作者: imarch1 | 来源:发表于2016-04-08 14:18 被阅读2723次

    Spark Job执行流程大体如下:用户提交Job后会生成SparkContext对象,SparkContext向Cluster Manager(在Standalone模式下是Spark Master)申请Executor资源,并将Job分解成一系列可并行处理的task,然后将task分发到不同的Executor上运行,Executor在task执行完后将结果返回到SparkContext。

    上文中(戳这)详细介绍了Spark申请Executor资源的过程。下面介绍Job从拆分成一系列task到task分发到Executor上运行的过程。整个过程如下图所示。

    Job执行流程
    1. DAGScheduler接收用户提交的job
      用户提交Job后,SparkContext通过runJob()调用DAGScheduler的runJob()。

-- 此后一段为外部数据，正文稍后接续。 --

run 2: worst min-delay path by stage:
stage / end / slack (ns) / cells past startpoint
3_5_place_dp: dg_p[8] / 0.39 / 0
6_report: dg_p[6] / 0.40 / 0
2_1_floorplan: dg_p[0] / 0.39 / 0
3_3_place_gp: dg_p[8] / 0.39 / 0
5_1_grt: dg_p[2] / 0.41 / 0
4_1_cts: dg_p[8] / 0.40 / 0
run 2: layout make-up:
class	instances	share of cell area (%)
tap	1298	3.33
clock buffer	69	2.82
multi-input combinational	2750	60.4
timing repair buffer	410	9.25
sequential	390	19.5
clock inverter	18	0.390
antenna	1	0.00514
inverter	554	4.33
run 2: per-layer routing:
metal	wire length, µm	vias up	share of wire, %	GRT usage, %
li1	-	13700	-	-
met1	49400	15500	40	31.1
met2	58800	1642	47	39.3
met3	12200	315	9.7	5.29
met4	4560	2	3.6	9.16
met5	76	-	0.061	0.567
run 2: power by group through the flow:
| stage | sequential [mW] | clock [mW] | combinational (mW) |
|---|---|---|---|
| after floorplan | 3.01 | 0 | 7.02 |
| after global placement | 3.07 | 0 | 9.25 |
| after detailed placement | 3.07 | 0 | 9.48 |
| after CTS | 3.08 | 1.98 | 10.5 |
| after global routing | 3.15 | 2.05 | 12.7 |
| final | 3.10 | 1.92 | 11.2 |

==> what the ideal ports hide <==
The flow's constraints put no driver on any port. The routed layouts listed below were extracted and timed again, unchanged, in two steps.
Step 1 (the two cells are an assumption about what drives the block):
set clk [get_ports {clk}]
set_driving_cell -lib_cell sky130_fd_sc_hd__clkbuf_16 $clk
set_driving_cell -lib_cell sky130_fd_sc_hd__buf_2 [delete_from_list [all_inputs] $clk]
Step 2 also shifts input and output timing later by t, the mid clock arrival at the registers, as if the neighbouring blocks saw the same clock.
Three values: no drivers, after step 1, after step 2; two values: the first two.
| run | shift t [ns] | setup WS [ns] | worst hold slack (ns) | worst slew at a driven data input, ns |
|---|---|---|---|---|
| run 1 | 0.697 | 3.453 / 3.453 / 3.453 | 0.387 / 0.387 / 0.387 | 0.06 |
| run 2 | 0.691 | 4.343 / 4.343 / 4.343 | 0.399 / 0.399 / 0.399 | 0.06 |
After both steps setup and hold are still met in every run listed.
Background: an optimization exercise with open tools, aiming at small area, a short achievable clock period and few clock cycles per item. Do not read the settings as production practice.
In this exercise RTL edits were held to simulation tests only and were not proved equivalent to the original.

--- config.mk ---
export PLATFORM = sky130hd
export DESIGN_NAME = div_unit
export DESIGN_NICKNAME = div_unit
export VERILOG_FILES = /design/flow/design.v
export SDC_FILE = /design/flow/constraint.sdc
export NUM_CORES = 4
export LEC_CHECK = 0
export CAP_MARGIN = 20
export CORE_MARGIN = 2
export CORE_UTILIZATION = 40
export PLACE_DENSITY = 0.6
export SLEW_MARGIN = 20
--- constraint.sdc ---
create_clock -name core_clock -period 11.5 [get_ports {clk}]
set_input_delay 2.3000 -clock core_clock [delete_from_list [all_inputs] [get_ports {clk}]]
set_output_delay 2.3000 -clock core_clock [all_outputs]
set_load 0.01 [all_outputs]
--- design.v ---
module div_unit (
    input  wire        clk,
    input  wire        rst,           
    input  wire        in_valid,
    output wire        in_ready,
    input  wire [63:0] in_a,          
    input  wire [63:0] in_b,          
    input  wire        in_signed,
    input  wire        in_w32,
    output reg         out_valid,
    output reg  [63:0] out_q,         
    output reg  [63:0] out_r,         
    output reg         out_z,
    output reg         out_n,
    output reg         out_c,
    output reg         out_v
);
    localparam S_IDLE = 2'd0;
    localparam S_STEP = 2'd1;
    localparam S_FIX  = 2'd2;
    reg  [1:0]  state;
    reg  [5:0]  step;        
    reg  [63:0] ga;          
    reg  [63:0] gb;          
    reg  [64:0] rem;         
    reg         sgn;         
    reg         w32;         
    reg         nega;        
    assign in_ready = (state == S_IDLE);
    wire [5:0] full = w32 ? 6'd16 : 6'd32;
    wire [63:0] b_ext  = w32 ? (sgn ? {{32{gb[31]}}, gb[31:0]} : {32'd0, gb[31:0]})
                             : gb;
    wire        b_neg  = sgn & b_ext[63];
    wire [63:0] dm     = b_neg ? (~b_ext + 64'd1) : b_ext;
    wire [64:0] dm65   = {1'b0, dm};
    wire [63:0] x      = w32 ? (sgn ? {{32{ga[31]}}, ga[31:0]} : {32'd0, ga[31:0]})
                             : ga;
    wire        x_neg  = sgn & x[63];
    wire [63:0] x_mag  = x_neg ? (~x + 64'd1) : x;
    wire [63:0] a_init = w32 ? {x_mag[31:0], 32'd0} : x_mag;
    wire        first  = (step == 6'd0);
    wire [63:0] a0     = first ? a_init : ga;
    wire [64:0] r0     = first ? 65'd0  : rem;
    wire [64:0] s1 = {r0[63:0], a0[63]};           
    wire [64:0] r1 = r0[64] ? (s1 + dm65) : (s1 - dm65);
    wire [63:0] a1 = {a0[62:0], ~r1[64]};
    wire [64:0] s2 = {r1[63:0], a1[63]};
    wire [64:0] r2 = r1[64] ? (s2 + dm65) : (s2 - dm65);
    wire [63:0] a2 = {a1[62:0], ~r2[64]};
    wire [64:0] r_cor  = rem[64] ? (rem + dm65) : rem;
    wire [63:0] r_mag  = r_cor[63:0];
    wire        dz     = (dm == 64'd0);
    wire        q_neg  = sgn & (nega ^ b_neg);
    wire [63:0] q_sgn  = q_neg ? (~ga + 64'd1) : ga;
    reg         q_ovf;
    always @(*) begin
        if (!sgn)
            q_ovf = 1'b0;
        else if (w32)
            q_ovf = (ga[63:32] != 32'd0) ||
                    (q_neg ? (ga[31:0] > 32'h8000_0000) : ga[31]);
        else
            q_ovf = q_neg ? (ga > 64'h8000_0000_0000_0000) : ga[63];
    end
    wire [63:0] q_full = dz ? 64'hFFFF_FFFF_FFFF_FFFF : q_sgn;
    wire [63:0] r_full = (sgn & nega) ? (~r_mag + 64'd1) : r_mag;
    wire [63:0] q_fin  = w32 ? (sgn ? {{32{q_full[31]}}, q_full[31:0]} : {32'd0, q_full[31:0]})
                             : q_full;
    wire [63:0] r_fin  = w32 ? (sgn ? {{32{r_full[31]}}, r_full[31:0]} : {32'd0, r_full[31:0]})
                             : r_full;
    always @(posedge clk) begin
        if (rst) begin
            state     <= S_IDLE;
            out_valid <= 1'b0;
        end else begin
            out_valid <= 1'b0;
            case (state)
                S_IDLE: begin
                    if (in_valid) begin
                        ga    <= in_a;
                        gb    <= in_b;
                        sgn   <= in_signed;
                        w32   <= in_w32;
                        step  <= 6'd0;
                        state <= S_STEP;
                    end
                end
                S_STEP: begin
                    if (first)
                        nega <= x_neg;
                    ga   <= a2;
                    rem  <= r2;
                    step <= step + 6'd1;
                    if (step + 6'd1 == full)
                        state <= S_FIX;
                end
                S_FIX: begin
                    out_q     <= q_fin;
                    out_r     <= r_fin;
                    out_z     <= (r_fin == 64'd0);
                    out_n     <= q_fin[63];
                    out_c     <= dz;
                    out_v     <= dz | q_ovf;
                    out_valid <= 1'b1;
                    state     <= S_IDLE;
                end
                default: state <= S_IDLE;
            endcase
        end
    end
endmodule
--- run.sh ---
#!/bin/bash
# synth_recipe.tcl (not shown) runs the flow's synth.tcl, then flattens the netlist and writes it again
# the make line also repeats each setting of config.mk as NAME=value (left out here)
make -C /OpenROAD-flow-scripts/flow DESIGN_CONFIG=/design/flow/config.mk WORK_HOME=/design/flow/orfs CLKGATE_MAP_FILE= SYNTH_SCRIPT=/design/flow/synth_recipe.tcl finish
==> results of run 1 <==
==> cells in the final DEF (no fill, tap or decap), types with 31 or more instances in the layout <==
cell / netlist / layout
clkdlybuf4s50_1: 0 / 266
a21oi_1: 305 / 295
nand2_1: 494 / 493
nor2_1: 425 / 419
buf_4: 1 / 359
a21o_1: 140 / 140
o21a_1: 42 / 42
a31oi_1: 48 / 44
o31ai_1: 43 / 43
ha_1: 197 / 196
edfxtp_1: 333 / 333
clkbuf_16: 0 / 44
mux2i_1: 33 / 33
nand3_1: 77 / 73
nor4_1: 39 / 39
xnor2_1: 309 / 306
xor2_1: 164 / 164
inv_1: 103 / 102
nor3_1: 117 / 111
and3_1: 31 / 31
o21bai_1: 40 / 39
and2_1: 91 / 91
nand4_1: 53 / 53
o21ai_0: 285 / 275
or3_1: 64 / 60
nor2b_1: 40 / 40
nand2b_1: 38 / 36
==> per-stage QoR <==
stage	hold slack (ps)	instance area [um^2]	utilization (%)
2_1_floorplan	495	33800	-
3_3_place_gp	593	39800	47.6
3_5_place_dp	596	39800	47.6
4_1_cts	599	41300	49.4
5_1_grt	614	41700	49.8
6_report	596	41700	49.8
==> sequential cells by signal, indices dropped and copies added, names as in the netlist, 2 cells and up <==
name   count
out_r     64
gb        64
rem       65
step       6
ga        64
out_q     64
state      2
==> how the worst max path moves through the flow <==
| stage | end | slack [ps] | cells past startpoint | startpoint |
|---|---|---|---|---|
| 6_report | ga[0]$_DFFE_PP_ | 280 | 52 | ga[2]$_DFFE_PP_ |
| 5_1_grt | ga[0]$_DFFE_PP_ | -100 | 52 | ga[2]$_DFFE_PP_ |
| 4_1_cts | ga[0]$_DFFE_PP_ | 20 | 54 | ga[1]$_DFFE_PP_ |
| 3_5_place_dp | ga[0]$_DFFE_PP_ | -590 | 54 | ga[1]$_DFFE_PP_ |
| 3_3_place_gp | ga[0]$_DFFE_PP_ | -440 | 54 | ga[0]$_DFFE_PP_ |
| 2_1_floorplan | ga[0]$_DFFE_PP_ | 4 | 51 | ga[2]$_DFFE_PP_ |
==> cell families after synthesis <==
kind of cell	after synthesis	share of synthesized area, %
and+or+nand+nor	1578	22.5
AOI/OAI and AO/OA	1198	23.0
xor gates and xnor gates	474	12.3
DFF	336	29.8
buffers and inverters	330	3.82
adders and majority gates	200	7.47
muxes	41	1.24
==> Yosys cell counts (18+ instances only) <==
master and number:
nor2_1 425, nand2b_1 38, or4_1 23, o21ai_0 285, ha_1 197, and3_1 31, a31oi_1 48, a221oi_1 25
nor2b_1 40, nand3_1 77, o21a_1 42, a21oi_1 305, o31ai_1 43, o21bai_1 40, edfxtp_1 333, mux2i_1 33
a21o_1 140, nand4_1 53, inv_1 103, xor2_1 164, o211ai_1 21, xnor2_1 309, nor4_1 39, and2_1 91
or3_1 64, a211oi_1 25, o21ai_1 23, nand2_1 494, buf_2 28, buf_1 18, nor3_1 117, clkbuf_1 176
==> routing by layer <==
layer	wire (um)	global-route usage (%)	share of wire [%]	vias to the layer above
li1	-	-	-	16139
met1	53800	37.5	45	15501
met2	52900	42.7	44	1223
met3	8500	3.03	7.1	181
met4	4090	8.89	3.4	0
met5	0	0	0	-
==> timing repair <==
item                                    4_1_cts  5_1_grt
resized for setup                            11       72
endpoints found under the setup margin       10       15
cloned                                        0        1
pin swaps                                     9       45
buffers inserted                              1        9
==> layout make-up <==
type,count,share of cell area (%)
clock inverter,34,0.843
sequential,336,24.1
timing repair buffer,636,13.3
tap,1134,3.40
multi-input combinational,3491,54.8
clock buffer,46,2.61
inverter,105,0.945
==> impl_metrics.py, run 1 <==
metrics = {
    "worst_setup_path": {
        "r2r_end": "ga[0]$_DFFE_PP_",
        "rrSetupSlack_ps": 280,
        "critPathArrivalTime_ps": 11560,
        "worstReg2RegStart": "ga[2]$_DFFE_PP_",
        "slowest_delay_ps": 430,
        "rr_worst_depth": 52,
        "slowest_stage": "or4_4",
        "crit_required_ps": 11850,
        "cp-end-kind": "flip-flop",
        "startpoint_type": "flip-flop",
        "critPathMaxFanout": 5,
        "path_buf_inv": 5,
        "path_delay_family": "compound AO/OA/AOI/OAI gates",
        "crit_type": "flip-flop to flip-flop",
    },
    "finish": {
        "seqCellArea_mm2": 0.0101,
        "fin_nets": 4946,
        "num_antenna_cells": 0,
        "final_cells": 5782,
        "area_delta_synth_final_pct": 23.3,
        "fillers": 8118,
        "multiInputGateArea_mm2": 0.0229,
        "drive_above_1_share_pct": 12.3,
    },
    "timing": {
        "max_slew_margin_pct": 29.0,
        "setup_viol": 0,
        "clock_skew_ps": 33.9,
        "final-hold-violation-count": 0,
        "fin_crit_sh_pct": 97.5,
        "max_freq_mhz": 89.2,
        "worst_pin_slew_ps": 1060,
        "setup_slack_ps": 285,
        "fin_tns_setup_ps": 0,
        "fin_crit_ps": 11220,
        "slew_viol_final": 0,
    },
    "clocking": {
        "path_clk_slew_ps": 60,
        "clock-sinks": 336,
        "insertion_delay_ps": 620,
        "clockBufferDepth": 3,
        "cts_inserted_buffers": 43,
        "ctsRootBufferMaster": "clkbuf_16",
        "cts_hold_buffers": 0,
        "cts_tree": "done",
        "htreeDepth": 2,
    },
    "min_path": {
        "whs_path_depth": 1,
        "min_to": "out_valid$_SDFF_PP0_",
        "hold_class": "flip-flop to flip-flop",
        "holdCritStartpoint": "state[1]$_SDFFE_PP0P_",
    },
    "floorplan": {
        "core-area_mm2": 0.0837,
        "pin_count": 267,
        "dieWidth_um": 295,
        "initial_core_util_pct": 40.4,
        "num_rows": 106,
        "fp.dieH_um": 295,
        "die-area_mm2": 0.0869,
    },
    "global_routing": {
        "antenna_found_initial": 2,
        "overflow": 0,
        "track_usage_pct": 26.7,
        "grt_pass1_vias": 31068,
        "grt_first_pass_wirelength_um": 181000,
        "grt_max_degree": 146,
    },
    "logic_synthesis": {
        "ys.flop_type": "edfxtp_1",
        "synthCells": 4157,
        "synth-seq-cells": 336,
        "synth_top_area_share_pct": 29.6,
        "syn_area_per_cell_um2": 8.13,
        "ys_seq_area_share_pct": 29.8,
        "synth_edf_count": 333,
        "netlist_area_mm2": 0.0338,
        "syn_nets": 4490,
        "synth_top_cell_by_area": "edfxtp_1",
        "ys_top_cells_by_area": "edfxtp_1 (30%), xnor2_1 (8.0%), ha_1 (7.3%), nand2_1 (5.5%), nor2_1 (4.7%)",
        "ys_async_sr_fraction_pct": 0,
        "yosysWarnings": 1,
        "ys_types": 109,
    },
    "place": {
        "numPortBuffers": 266,
        "place_inst": 5692,
        "preCtsSetupSlack_ps": -585,
        "dp_hpwl_um": 93700,
        "gp_congestion": 0.951,
    },
    "drt": {
        "wire_per_inst_um": 20.6,
        "vias": 33044,
        "dr.pass1.iters": 6,
        "drc": 0,
        "wirelength_um": 119000,
        "ant_nets": 0,
        "drt-vias-per-instance": 5.71,
        "drt_iter0_drc": 2789,
    },
    "flow_run": {
        "maxCapViolCount": 0,
    },
    "outcome": {
        "outcome": "timing/DRC/antenna clean",
    },
}
Testbench counts, summed over its fixed seeds: cycles 208,728, divs 8,000.
==> run 2, diff against run 1 <==
==> design.v (replaced) <==
module div_unit (
    input  wire        clk,
    input  wire        rst,           
    input  wire        in_valid,
    output wire        in_ready,
    input  wire [63:0] in_a,          
    input  wire [63:0] in_b,          
    input  wire        in_signed,
    input  wire        in_w32,
    output reg         out_valid,
    output wire [63:0] out_q,         
    output wire [63:0] out_r,         
    output reg         out_z,
    output reg         out_n,
    output reg         out_c,
    output reg         out_v
);
    localparam P_IDLE = 2'd0;
    localparam P_PREP = 2'd1;
    localparam P_STEP = 2'd2;
    localparam P_FIX  = 2'd3;
    reg  [1:0]  phase;
    reg  [5:0]  cnt;
    reg  [63:0] a;           
    reg  [63:0] r;           
    reg  [63:0] qd;          
    reg         cin;         
    reg         sgn, w32, nega, qneg, dz;
    assign in_ready = (phase == P_IDLE);
    assign out_q    = a;
    assign out_r    = r;
    wire [63:0] neg_a = ~a + 64'd1;
    wire [63:0] neg_r = ~r + 64'd1;
    wire        a_neg  = sgn & (w32 ? a[31] : a[63]);
    wire [63:0] x_mag  = a_neg ? neg_a : a;
    wire [63:0] a_init = w32 ? {x_mag[31:0], 32'd0} : x_mag;
    wire        d_neg  = sgn & (w32 ? qd[31] : qd[63]);
    wire [63:0] d_ext  = w32 ? {{32{d_neg}}, qd[31:0]} : qd;
    wire [65:0] s    = {1'b0, r, a[63]} + {2'b11, qd} + {65'd0, cin};
    wire        qbit = ~s[65];
    wire [63:0] r_nx = qbit ? s[63:0] : {r[62:0], a[63]};
    wire        last = (cnt[4:0] == 5'd31) & (w32 | cnt[5]);
    wire [63:0] q_full = dz ? 64'hFFFF_FFFF_FFFF_FFFF : (qneg ? neg_a : a);
    wire [63:0] r_full = nega ? neg_r : r;
    wire [63:0] q_fin  = w32 ? {{32{sgn & q_full[31]}}, q_full[31:0]} : q_full;
    wire [63:0] r_fin  = w32 ? {{32{sgn & r_full[31]}}, r_full[31:0]} : r_full;
    wire        q_ovf  = sgn & (w32 ? (qneg ? (a[31] & (a[30:0] != 31'd0)) : a[31])
                                    : (qneg ? (a[63] & (a[62:0] != 63'd0)) : a[63]));
    always @(posedge clk) begin
        if (rst) begin
            phase     <= P_IDLE;
            out_valid <= 1'b0;
        end else begin
            out_valid <= 1'b0;
            case (phase)
                P_IDLE: begin
                    if (in_valid) begin
                        a     <= in_a;
                        qd    <= in_b;
                        sgn   <= in_signed;
                        w32   <= in_w32;
                        phase <= P_PREP;
                    end
                end
                P_PREP: begin
                    nega  <= a_neg;
                    qneg  <= a_neg ^ d_neg;
                    a     <= a_init;
                    qd    <= d_neg ? d_ext : ~d_ext;
                    cin   <= ~d_neg;
                    dz    <= (d_ext == 64'd0);
                    r     <= 64'd0;
                    cnt   <= 6'd0;
                    phase <= P_STEP;
                end
                P_STEP: begin
                    r     <= r_nx;
                    a     <= {a[62:0], qbit};
                    cnt   <= cnt + 6'd1;
                    if (last)
                        phase <= P_FIX;
                end
                P_FIX: begin
                    a         <= q_fin;
                    r         <= r_fin;
                    out_z     <= (r == 64'd0);
                    out_n     <= q_fin[63];
                    out_c     <= dz;
                    out_v     <= dz | q_ovf;
                    out_valid <= 1'b1;
                    phase     <= P_IDLE;
                end
            endcase
        end
    end
endmodule
==> run 2 against run 1 <==
Compared with the run above: utilization fell by 0.48 points; cell count fell by 51%; cell area fell by 48%; hold slack got worse by 18 ps; die area decreased by 47%; setup slack improved by 5700 ps; sequential share of layout area is 4.8 points higher; area after synthesis fell by 47%; critical path depth is 38 lower; highest routed layer unchanged.
==> impl_metrics.py, run 2 <==
metrics = {
    "outcome": {
        "outcome": "timing/DRC/antenna clean",
    },
    "timing": {
        "max_freq_mhz": 183,
        "setup_viol": 0,
        "slew_viol_final": 0,
        "worst_pin_slew_ps": 1110,
        "final-hold-violation-count": 0,
        "rsz0062_at_grt": "no",
        "holdWs_ps": 578,
        "clock_skew_ps": 17.3,
        "fin_tns_setup_ps": 0,
        "fin_crit_ps": 5470,
        "max_slew_margin_pct": 24.4,
        "fin_crit_sh_pct": 47.6,
    },
    "finish": {
        "largestRegisters": "a (64), qd (64), r (64)",
        "area_delta_synth_final_pct": 22.0,
        "seqCellArea_mm2": 0.00631,
        "fin_nets": 2449,
        "fillers": 4228,
        "final_common_cell": "nor2_1",
        "post-route-util_pct": 49.4,
        "final_cell_mix": "nor2_1 (270), clkdlybuf4s50_1 (266), a21oi_1 (264), edfxtp_1 (208), xnor2_1 (141)",
        "final_area_mm2": 0.0218,
        "multiInputGateArea_mm2": 0.0109,
        "drive_above_1_share_pct": 7.11,
    },
    "place": {
        "dp_hpwl_um": 43900,
        "numPortBuffers": 266,
        "placed_area_mm2": 0.0210,
        "gp_congestion": 0.920,
    },
    "logic_synthesis": {
        "synthCells": 2059,
        "synth_simple_gate_area_share_pct": 18.0,
        "synth_compound_area_share_pct": 22.6,
        "ys_async_sr_fraction_pct": 0,
        "yosysMostFrequentCell": "nor2_1",
        "syn_nets": 2265,
        "ys_top_cells_by_area": "edfxtp_1 (35%), a21oi_1 (7.4%), xnor2_1 (6.9%), nor2_1 (5.7%), ha_1 (5.0%)",
        "synth_xor_area_share_pct": 11.7,
        "synth_top_cell_by_area": "edfxtp_1",
        "synth-seq-cells": 211,
        "ys_seq_area_share_pct": 35.2,
        "yosysWarnings": 1,
        "netlist_area_mm2": 0.0179,
        "ys_top_cells_by_count": "nor2_1 (270), a21oi_1 (265), edfxtp_1 (208)",
        "synth_edf_count": 208,
        "synthMuxAreaShare_pct": 3.17,
        "syn_area_per_cell_um2": 8.69,
        "ys_types": 85,
        "synth_top_family_by_area": "compound AO/OA/AOI/OAI gates",
        "synth_top_area_share_pct": 34.9,
        "ys.flop_type": "edfxtp_1",
        "synthAdderAreaFrac_pct": 5.19,
    },
    "drt": {
        "ant_nets": 0,
        "vias": 16873,
        "dr.pass1.iters": 6,
        "drc": 0,
        "wire_per_inst_um": 21.6,
        "drt-vias-per-instance": 5.91,
        "drt_iter0_drc": 1693,
        "wirelength_um": 61500,
    },
    "clocking": {
        "cts_hold_buffers": 0,
        "htreeDepth": 1,
        "ctsResizeCount": 0,
        "clockBufferDepth": 3,
        "insertion_delay_ps": 570,
        "ctsRootBufferMaster": "clkbuf_16",
        "path_clk_slew_ps": 60,
        "cts_setup_buffers": 0,
        "cts_inserted_buffers": 27,
        "clock-sinks": 211,
        "cts_tree": "done",
    },
    "worst_setup_path": {
        "startpoint_type": "flip-flop",
        "critPathArrivalTime_ps": 5850,
        "cp-end-kind": "flip-flop",
        "path_cells": "inv_1 > fa_1 > nand2b_1 > a21oi_1 > o21ai_0 > a21oi_1 > o21ai_0 > a2111oi_0 > nor3_2 > o21ai_2 > a21oi_4 > buf_4 > nand2b_1 > o221ai_1",
        "critPathMaxFanout": 70,
        "crit_type": "flip-flop to flip-flop",
        "slowest_delay_ps": 1010,
        "slowest_stage": "a2111oi_0",
        "crit_required_ps": 11880,
    },
    "floorplan": {
        "num_rows": 77,
        "pin_count": 267,
        "fp.dieH_um": 216,
        "die-area_mm2": 0.0465,
        "core-area_mm2": 0.0442,
        "initial_core_util_pct": 40.5,
        "dieWidth_um": 216,
    },
    "global_routing": {
        "track_usage_pct": 25.4,
        "grt_pass1_vias": 16212,
        "grt_first_pass_wirelength_um": 94800,
        "overflow": 0,
        "grt_max_degree": 80,
        "antenna_found_initial": 1,
    },
    "flow_run": {
        "maxCapViolCount": 0,
    },
    "min_path": {
        "hold_class": "flip-flop to flip-flop",
    },
}
[run 2: cell types whose count changed in the layout (fill, tap and decap cells not counted), sizes merged, moves of 40 or more]
cell / change
nand2: -349
nand3: -57
and2: -81
a21oi: -40
xor2: -65
ha: -126
buf: -348
o21ai: -218
edfxtp: -125
nor2: -157
nor3: -72
inv: -58
a21o: -96
xnor2: -169
[run 2: layout make-up]
type / instances / share of cell area [%]
Multi-Input combinational cell: 1668 / 50.1
Sequential cell: 211 / 28.9
Timing Repair Buffer: 287 / 12.9
Tap cell: 592 / 3.39
Clock buffer: 34 / 3.31
Inverter: 48 / 0.825
Clock inverter: 15 / 0.590
Antenna cell: 1 / 0.0115
[run 2: worst max-delay path, delay by kind of cell, from the launching register on]
kind            cells  cell delay [ps]
fa+ha+maj           1              470
flops               1              450
compound gates      8             2870
buf+inv             2              560
simple gates        3              880
[run 2: metal layers]
| metal | up-vias | global-route usage [%] | routed length (um) |
|---|---|---|---|
| met5 | - | 0 | 0 |
| met4 | 0 | 5.89 | 1160 |
| met3 | 72 | 3.14 | 4230 |
| met2 | 664 | 42.5 | 28800 |
| met1 | 8163 | 35.1 | 27300 |
| li1 | 7974 | - | - |
[run 2: kinds of logic after synthesis]
| family | after synthesis |
|---|---|
| AND/OR/NAND/NOR | 662 |
| AO/OA/AOI/OAI | 642 |
| XOR/XNOR | 240 |
| flip-flops | 211 |
| buffers and inverters | 180 |
| adder cells (fa/ha/maj) | 73 |
| multiplexers | 51 |
[run 2: metrics by stage]
step           setup slack, ps  std cells
2_1_floorplan             5040       2059
3_3_place_gp              6250       2806
3_5_place_dp              6120       2806
4_1_cts                   6120       2855
5_1_grt                   5750       2855
6_report                  6030       2856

在runJob()中,调用submitJob来提交Job,然后等待Job的运行结果。
    def runJob[T, U](  
                            rdd: RDD[T],  
                            func: (TaskContext, Iterator[T]) => U,  
                            partitions: Seq[Int],  
                            callSite: CallSite,  
                            allowLocal: Boolean,  
                            resultHandler: (Int, U) => Unit,  
                            properties: Properties): Unit = {  
        val start = System.nanoTime  
        val waiter = submitJob(rdd, func, partitions, callSite, allowLocal, resultHandler, properties)  
        waiter.awaitResult() match {  
            case JobSucceeded =>  
                logInfo("Job %d finished: %s, took %f s".format  
                (waiter.jobId, callSite.shortForm, (System.nanoTime - start) / 1e9))  
            case JobFailed(exception: Exception) =>  
                logInfo("Job %d failed: %s, took %f s".format  
                (waiter.jobId, callSite.shortForm, (System.nanoTime - start) / 1e9))  
                throw exception  
        }  
    }  
    

    submitJob()通过eventProcessLoop把Job交给handleJobSubmitted()处理。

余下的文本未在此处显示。